Carol Ostrow May 9, 2016, 10:01am


NEW ORLEANS–The Louisiana Supreme Court recently banned Pointe Coupee Parish Justice of the Peace Stacie Pourciau Myers from judicial office for the next half-decade following multiple alleged failures to report financial communications and then ignoring resulting sanctions.

Myers, who served as a police juror for District 4, first neglected to remit a court-ordered fine in 2012, when the state Supreme Court levied a $1,500 civil penalty for violating financial reporting regulations, according to the court. Not only did she fail to comply with standard procedures, the court said, but she also neglected to offer any explanation when given several opportunities to make amends.

Suspended without pay for a one-year period beginning in October 2014 for the oversight, Myers allegedly made no effort to file the paperwork in question despite a three-month window of opportunity during which she could have reduced her suspension and ultimately saved her position.

“A judicial officer who refuses to abide by the law and … refuses to comply with a court order is not worthy of holding the title of judge and sitting in judgment of others,” Justice John Weimer wrote in the court’s decision. “A judgment issued by a judicial officer who refuses to respect the law or an order of a court will not be respected.”

Tagged as either “absent-minded or belligerent” by the South Carolina Lawyers Weekly, Myers allegedly made a conscious, deliberate choice by taking no action when requested to claim mail received from the Louisiana Judiciary Commission.

The news came as a surprise to staff members at the Louisiana State Association of Justices of the Peace. Association President Connie Moore pointed out that even as recently as two weeks ago, when the group held its monthly conference call, the subject never came up.

“Even the district coordinator had not heard about it,” Moore said. 

She noted, however, that such an ousting is not unusual in the state’s judicial system; even insiders may not learn of the event right away, especially when the party in question is from a different parish.

“It was probably her legislative auditors’ report,” Moore said. “People get removed or sanctioned for all kinds of reasons. For (someone) to be removed for not filling out her financial statements has happened, and not that long ago.” 

For example, in October 2015, John “Sassy” Pourciau, another Pointe Coupee police juror, was disqualified from maintaining his District 2 seat on the Police Jury after serving for 12 years because he allegedly failed to report that he owed more than $5,000 worth of fines to the state’s Board of Ethics when it came time for re-election.

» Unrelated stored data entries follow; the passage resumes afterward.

===== /design/flow/run.sh =====
#!/bin/bash
# OpenROAD 26Q1-2900-gdf79404cd8, Yosys 0.63+post, stock flow scripts
make -C /OpenROAD-flow-scripts/flow DESIGN_CONFIG=/design/flow/config.mk WORK_HOME=/design/flow/orfs finish

===== /design/flow/config.mk =====
export PLATFORM = sky130hd
export DESIGN_NAME = ULA
export DESIGN_NICKNAME = ULA
export VERILOG_FILES = /design/flow/design.v
export SDC_FILE = /design/flow/constraint.sdc
export NUM_CORES = 4
export LEC_CHECK = 1
export CORE_AREA = 10 10 75 75
export DIE_AREA = 0 0 85 85

===== /design/flow/constraint.sdc =====
current_design ULA

set clk_period 11.4
set clk_io_pct 0.2

create_clock -name clk0 -period $clk_period

set non_clock_inputs [all_inputs -no_clocks]
set_input_delay [expr $clk_period * $clk_io_pct] -clock clk0 $non_clock_inputs
set_output_delay [expr $clk_period * $clk_io_pct] -clock clk0 [all_outputs]

===== /design/flow/design.v =====
parameter X = 2;
parameter Y = 8;
module ULA(
  input logic [X - 1:0] F,
  input logic signed [Y - 1:0] A, B,
  output logic signed [Y - 1:0] SAIDA,
  output logic FLAG_O
);
always_comb begin
  case(F)
    2'b00:
      SAIDA = A & B;
    2'b01: 
      SAIDA = A | B; 
    2'b10:
      SAIDA = A + B;
    2'b11:
      SAIDA = A - B;
  endcase
  FLAG_O = 0; 
  if (F == 2'b10) begin
    if (((A > 0 && B > 0) && (SAIDA < 0)) || ((A < 0 && B < 0) && (SAIDA > 0)))
      FLAG_O = 1;
  end
  if (F == 2'b11) begin
    if (((A > 0 && B < 0) && (SAIDA < 0)) || ((A < 0 && B > 0) && (SAIDA > 0)))
      FLAG_O = 1; 
  end
end
endmodule

==> run summary <==
impl run done, here's what came out: mean post-synth cell area 6.90 um2, Reg power frac 0%, Area leader share 15.8%, Routed met2 length 1.06 mm, Slew headroom 64.8%, Pwr Density 56.3 nW/um2, largest net degree at the start of global routing 16, Min-Delay Path Class input pin to primary output, Post-Synthesis Cells 115, fp_density 19.5%, most frequent cells in the layout clkdlybuf4s50_1 (27), nor2_1 (11), o21ai_0 (10), ha_1 (10), inv_1 (9), tool warnings 34, hold endpoint SAIDA[2], initial antenna violation count 0, Crit Path Max Fanout 15, fin cells 189, Via Count 892, DR WL met3 89 um, initial DRC count 48, crit share post-route 71.3%, iteration count of the initial detailed-routing pass 4, Synth Seq Share 0%, top sig layer met3, slew of the pin with the lowest slew margin 0.526 ns, peak supply drop 0.0219 mV, FFs & Latches 0, yosys warns 1, number of cells in Yosys stat 115, Leak Pwr 0.438 nW, wirelength, routed 2.49 mm, internal power 0.0000327 W, core area 4060 um2, DP HPWL 2.08 mm, CTS Hold Buffers Added 0, synthesized area 793 um2, DIE WIDTH 85 um, via/cell ratio 4.72, Commonest Layout Cell clkdlybuf4s50_1, switch share 47.1%, I/O pin cnt 27, clock network power share 0%, crit path launch type input pin, wire length per cell 13.2 um, CP required 9.12 ns, global route overflow 0, final core occ 27.1%, Arr. time, crit path 5.85 ns, Final setup viols 0, gpl congestion 0.791, Area growth, synth to finish 38.6%, hold path start A[2], GRT Overall Usage 6.56%, Remaining DRCs 0, switching pwr 0.0000291 W, Cell Rows 23, remaining antenna violation count 0, Post-CTS Setup Bufs 0, post_cts resized 0, Inst Count DP 189, Flop area 0 um2, layout cell share with drive strength beyond 1 7.19%, RSZ-0062 raised after global routing no, largest area contributor in the netlist ha_1, design area 1100 um2, Buffers on Ports 27, Comb power frac 100.0%, final hold violation count 0, Die Span Y 85 um, fmax 0.123 GHz, WS Path Type input pin to primary output, clock buf count 0, Worst setup EP type primary output, fill count 448, M1 wire length 1.34 mm, first-pass GRT wire length 4.15 mm, Cell Type Count 37, WHS Path Cells 4, Setup TNS Final 0 ns, min Tclk post-route 8.13 ns, max_cap viols 0, Die ar. 7230 um2, Cell area leaders ha_1 (16%), o21ai_0 (6.3%), nor2_1 (5.2%), nand2b_1 (4.7%), or3_1 (4.7%), Yosys chip area 793 um2, final slew viol count 0, diode count 0, DP Area 1100 um2, status finished, final reports clean, vias in the first global route 880
power by group through the flow:
stage	Combinational, W	Sequential, W	Clock, W
final	0.0000619	0	0
after global routing	0.0000697	0	0
after CTS	0.0000625	0	0
worst max-delay path, cell delays in order:
cell,delay [ns]
clkdlybuf4s50_1,0.80
nand2_1,0.21
o21ai_0,0.35
inv_1,0.08
ha_1,0.28
nand2b_1,0.11
a21oi_2,0.09
or3_1,0.34
a31o_1,0.24
nor4_1,0.34
and3b_1,0.23
o22ai_2,0.08
clkdlybuf4s50_1,0.40
through the flow:
stage	total power [W]	hold slack, ns	setup WS [ns]
after floorplan	0.0000365	4.60	4.72
after global placement	0.0000622	5.68	3.21
after detailed placement	0.0000621	5.68	3.23
after CTS	0.0000625	5.69	3.23
after global routing	0.0000697	5.76	2.91
final	0.0000619	5.67	3.27
final cells by class:
type	instances	area [um2]	area share, %
inverters	9	33.8	3.07
well taps	50	62.6	5.69
multi-input cells	103	733	66.7
repair buffers	27	270	24.6
cells by family (layout without fill, tap and decap cells):
kind of cell	Yosys count	after routing	share of synthesized area [%]
buf+inv	12	36	7.57
simple gates	46	46	30.4
xor+xnor	8	8	9.78
compound gates	35	35	30.1
mux	2	2	2.52
fa+ha+maj	12	12	19.6
how the worst max path moves through the flow:
| stage | from | endpoint | slack, ns | cells after the start |
|---|---|---|---|---|
| 5_1_grt | F[1] | FLAG_O | 2.91 | 13 |
| 4_1_cts | F[1] | FLAG_O | 3.23 | 13 |
| 6_report | F[1] | FLAG_O | 3.27 | 13 |
cell usage after synthesis:
cell type and count:
o21ai_2 2, o22ai_2 1, nand4_1 1, nor4b_1 1, or4_1 2, a31o_2 2, a21oi_1 7, o211ai_1 1
o31ai_1 4, fa_1 1, xor2_1 3, buf_2 1, nand2b_1 6, maj3_1 1, a21oi_2 2, inv_1 9
nand2_1 8, ha_1 10, a31o_1 1, buf_6 1, a21o_1 1, xor2_2 1, o41a_2 1, nor4_1 3
nor3_1 3, nor2_1 11, or3_1 6, o21a_1 1, nand3_1 3, a211oi_1 1, a21boi_0 1, mux2i_1 2
and2_2 1, xnor2_1 4, and3b_1 1, o21ai_0 10, clkdlybuf4s25_2 1
layer usage:
layer	vias up	GRT usage (%)
met3	0	0.963
met2	19	10.4
li1	471	-
met4	0	0
met1	402	9.67
met5	-	0
Power is estimated from default activity; no workload was simulated.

Louisiana’s 1st Circuit Court of Appeals ruled at that time that outstanding debts to the ethics board had to be settled in order for candidates to be re-elected. The Board of Ethics documented 15 claims that year against elected officials who had committed the same oversight—ultimately resulting in 11 disqualifications.

In opting to disbar Myers, the court stated in its report that “the most severe sanction is necessary” after careful consideration. 

“There can be no doubt that Respondent knew or should have known of the need to abide by the order of this court requiring payment of the $1,500 penalty,” court documents stated. “(Myers’) misconduct is so prejudicial to the administration of justice that she cannot be allowed to remain on the bench. Any discipline less than removal would undermine the judicial discipline process and diminish the integrity of the judiciary.”

Myers was previously cited by the commission for the same infraction three times. Now ineligible to hold judicial office for the next five years, she also has been ordered to pay $288 to the Judiciary Commission for investigational costs incurred. Originally slated to serve through 2020, if Myers desires to be reinstated, it won’t be unless Louisiana’s highest court first gives her its permission.

The Pointe Coupee Parish Police Jury, based in New Roads, may not even bat an eyelash at the loss—half of its 12-member body was replaced in January, marking the parish’s largest change in 20 years.